Updating agreements.
Clarifying hours, pay, and benefits.
Trying to keep someone classified incorrectly is far riskier than correcting it.
CRA is generally far more forgiving when businesses proactively adjust versus waiting for an audit.
3. Do Not Let Payroll Fear Run Your Business
Many owners keep contractors because payroll feels scary.
But payroll does not have to live on your shoulders.
You can:
Use a payroll service.
Engage a part-time bookkeeper.
Work with a fractional HR or finance partner.
The cost of payroll support is almost always less than the cost of penalties, stress, and rework later.
You did not start a business to become a tax expert. You started it to build something.
4. Get Advice Before CRA Does
You do not need a lawyer for every decision, but a quick review with an HR or payroll professional can spot risk early.
It is much easier to fix quietly and intentionally than under audit pressure.
One Final Thought
If you are worried about classification, that is already a good sign. It means you care about building something sustainable, not just fast.
Contractors are a great tool when used properly.
Employees are a great investment when the relationship becomes core.
Strong businesses know when to shift between the two.
So no, you are not in trouble just for asking the question.

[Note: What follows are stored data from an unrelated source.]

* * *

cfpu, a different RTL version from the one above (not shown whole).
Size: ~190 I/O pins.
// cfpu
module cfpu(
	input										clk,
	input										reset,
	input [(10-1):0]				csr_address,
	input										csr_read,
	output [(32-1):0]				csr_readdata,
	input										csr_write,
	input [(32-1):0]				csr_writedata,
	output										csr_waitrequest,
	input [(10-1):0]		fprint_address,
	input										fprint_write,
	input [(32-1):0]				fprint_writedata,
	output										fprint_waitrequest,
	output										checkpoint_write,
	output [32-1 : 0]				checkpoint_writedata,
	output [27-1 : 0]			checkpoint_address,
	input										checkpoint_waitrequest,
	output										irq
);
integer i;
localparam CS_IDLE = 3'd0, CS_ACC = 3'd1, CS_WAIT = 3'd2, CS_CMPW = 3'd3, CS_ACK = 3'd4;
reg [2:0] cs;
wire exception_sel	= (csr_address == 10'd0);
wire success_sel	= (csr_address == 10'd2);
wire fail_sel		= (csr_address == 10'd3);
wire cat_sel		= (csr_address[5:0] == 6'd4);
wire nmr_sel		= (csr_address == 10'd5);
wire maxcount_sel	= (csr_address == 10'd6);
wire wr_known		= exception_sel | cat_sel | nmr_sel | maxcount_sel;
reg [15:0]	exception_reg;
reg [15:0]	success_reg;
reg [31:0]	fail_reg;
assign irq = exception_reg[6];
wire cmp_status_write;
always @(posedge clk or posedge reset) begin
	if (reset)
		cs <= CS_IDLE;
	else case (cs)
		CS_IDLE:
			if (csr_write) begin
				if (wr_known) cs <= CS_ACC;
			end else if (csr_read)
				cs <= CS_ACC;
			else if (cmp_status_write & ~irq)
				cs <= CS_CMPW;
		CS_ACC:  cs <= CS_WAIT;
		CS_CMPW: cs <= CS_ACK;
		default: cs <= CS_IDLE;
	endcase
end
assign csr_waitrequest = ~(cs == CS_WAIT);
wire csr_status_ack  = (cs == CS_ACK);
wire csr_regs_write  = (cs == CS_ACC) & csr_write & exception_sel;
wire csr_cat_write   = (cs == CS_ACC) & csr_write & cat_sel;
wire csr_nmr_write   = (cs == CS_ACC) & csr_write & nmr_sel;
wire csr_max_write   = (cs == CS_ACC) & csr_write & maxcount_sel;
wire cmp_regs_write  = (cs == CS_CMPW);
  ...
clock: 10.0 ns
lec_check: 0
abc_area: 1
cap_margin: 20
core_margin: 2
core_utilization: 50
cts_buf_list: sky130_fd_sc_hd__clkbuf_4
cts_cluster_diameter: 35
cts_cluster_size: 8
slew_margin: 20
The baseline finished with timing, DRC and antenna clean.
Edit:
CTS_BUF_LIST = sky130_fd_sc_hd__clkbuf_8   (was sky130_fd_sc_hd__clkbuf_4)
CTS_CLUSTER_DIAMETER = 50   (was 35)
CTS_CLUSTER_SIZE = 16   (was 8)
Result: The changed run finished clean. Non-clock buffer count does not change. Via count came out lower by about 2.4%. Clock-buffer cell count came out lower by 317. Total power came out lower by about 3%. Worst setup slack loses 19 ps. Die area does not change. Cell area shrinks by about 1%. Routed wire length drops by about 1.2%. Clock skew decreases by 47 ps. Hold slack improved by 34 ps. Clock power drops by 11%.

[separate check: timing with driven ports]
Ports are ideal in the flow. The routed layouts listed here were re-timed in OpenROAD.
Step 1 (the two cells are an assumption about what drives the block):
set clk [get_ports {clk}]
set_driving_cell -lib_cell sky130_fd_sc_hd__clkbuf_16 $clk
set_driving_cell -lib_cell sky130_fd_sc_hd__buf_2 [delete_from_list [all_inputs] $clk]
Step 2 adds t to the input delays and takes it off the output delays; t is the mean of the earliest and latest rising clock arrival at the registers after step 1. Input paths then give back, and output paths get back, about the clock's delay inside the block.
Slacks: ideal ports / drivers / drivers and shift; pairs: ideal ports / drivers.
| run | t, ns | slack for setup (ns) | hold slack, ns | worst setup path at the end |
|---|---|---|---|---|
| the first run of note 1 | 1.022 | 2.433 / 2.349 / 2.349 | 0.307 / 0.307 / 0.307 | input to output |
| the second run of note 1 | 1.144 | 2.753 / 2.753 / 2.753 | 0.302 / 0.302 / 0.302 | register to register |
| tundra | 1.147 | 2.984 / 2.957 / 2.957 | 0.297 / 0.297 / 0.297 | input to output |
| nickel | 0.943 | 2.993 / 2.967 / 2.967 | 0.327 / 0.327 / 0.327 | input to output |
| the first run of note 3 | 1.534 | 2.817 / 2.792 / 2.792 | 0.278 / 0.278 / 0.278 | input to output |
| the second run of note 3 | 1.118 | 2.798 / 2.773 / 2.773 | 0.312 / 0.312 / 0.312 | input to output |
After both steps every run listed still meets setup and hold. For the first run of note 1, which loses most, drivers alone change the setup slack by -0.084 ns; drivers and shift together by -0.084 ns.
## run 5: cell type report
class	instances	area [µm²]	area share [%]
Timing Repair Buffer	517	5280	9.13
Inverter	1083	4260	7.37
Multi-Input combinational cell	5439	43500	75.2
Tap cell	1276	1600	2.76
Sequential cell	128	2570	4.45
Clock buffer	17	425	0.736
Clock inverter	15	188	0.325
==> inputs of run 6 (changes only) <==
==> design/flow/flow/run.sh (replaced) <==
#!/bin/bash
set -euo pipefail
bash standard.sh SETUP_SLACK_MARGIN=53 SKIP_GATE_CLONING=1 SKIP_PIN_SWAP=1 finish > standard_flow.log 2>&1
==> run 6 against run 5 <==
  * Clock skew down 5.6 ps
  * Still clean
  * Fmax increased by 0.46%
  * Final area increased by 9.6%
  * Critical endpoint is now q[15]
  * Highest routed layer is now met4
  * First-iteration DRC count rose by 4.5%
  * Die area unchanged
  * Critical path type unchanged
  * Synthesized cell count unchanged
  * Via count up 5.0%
From an optimization exercise on the open Yosys and OpenROAD flow, aimed at small area and a short achievable clock period; shortcuts taken in it are not production practice.
No functional check of the RTL was part of any run shown here.

[flow/flow/run.sh]
#!/bin/bash
# Standard ORFS layout, with the port buffers made of buf_2 cells instead of the default choice.
set -euo pipefail
bash standard.sh "BUFFER_PORTS_ARGS=-buffer_cell sky130_fd_sc_hd__buf_2" finish > make_finish.log 2>&1
[flow/standard.sh]
#!/bin/bash
# synth_recipe.tcl (not shown) runs the flow's synth.tcl, then flattens the netlist and writes it again
# the make line also repeats each setting of config.mk as NAME=value (left out here)
make -C /OpenROAD-flow-scripts/flow DESIGN_CONFIG=/design/flow/config.mk WORK_HOME=/design/flow/orfs CLKGATE_MAP_FILE= SYNTH_SCRIPT=/design/flow/synth_recipe.tcl "${@:-finish}"
[flow/config.mk]
export PLATFORM = sky130hd
export DESIGN_NAME = MACRegister
export DESIGN_NICKNAME = MACRegister
export VERILOG_FILES = /design/flow/design.v
export SDC_FILE = /design/flow/constraint.sdc
export NUM_CORES = 4
export LEC_CHECK = 0
export CAP_MARGIN = 20
export CORE_MARGIN = 2
export CORE_UTILIZATION = 40
export SETUP_SLACK_MARGIN = 1.0
export SLEW_MARGIN = 20
export SYNTH_HIERARCHICAL = 1
export SYNTH_MINIMUM_KEEP_SIZE = 0
[flow/constraint.sdc]
create_clock -name core_clock -period 19.0 [get_ports {clk}]
set_input_delay 3.8000 -clock core_clock [delete_from_list [all_inputs] [get_ports {clk}]]
set_output_delay 3.8000 -clock core_clock [all_outputs]
set_load 0.01 [all_outputs]
[flow/design.v]
`timescale 1ns / 1ps
module HalfAdder(
    input a,
    input b,
    output f,
    output carryOut
    );
    assign f = a ^ b;
    assign carryOut = a & b;
endmodule
`timescale 1ns / 1ps
module FullAdder(
    input a,
    input b,
    input carryIn,
    output sum,
    output carryOut
    );
    assign sum = a ^ b ^ carryIn;
    assign carryOut = (a & b) | (a & carryIn) | (b & carryIn);
endmodule
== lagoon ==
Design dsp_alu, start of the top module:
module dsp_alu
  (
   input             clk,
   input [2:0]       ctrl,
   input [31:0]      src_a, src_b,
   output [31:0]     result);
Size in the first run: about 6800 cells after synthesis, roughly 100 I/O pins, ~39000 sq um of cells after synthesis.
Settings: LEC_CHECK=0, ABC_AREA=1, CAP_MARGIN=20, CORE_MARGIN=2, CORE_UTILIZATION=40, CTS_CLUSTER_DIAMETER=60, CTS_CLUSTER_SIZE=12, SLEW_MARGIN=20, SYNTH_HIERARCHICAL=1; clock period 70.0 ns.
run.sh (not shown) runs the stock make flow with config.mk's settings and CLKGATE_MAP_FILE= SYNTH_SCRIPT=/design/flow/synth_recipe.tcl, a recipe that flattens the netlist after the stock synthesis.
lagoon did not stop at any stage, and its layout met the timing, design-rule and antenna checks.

You are doing exactly what smart owners do: noticing when yesterday’s solution might not fit today’s business.
Signed, Toby
Disclaimer: The "Dear Toby" advice column is designed to provide general HR insights and guidance but should not be taken as legal advice. Every business and situation is unique, and employment laws vary by jurisdiction. Before implementing any advice from this column, we recommend consulting with a qualified HR professional or legal expert to ensure it aligns with your specific circumstances.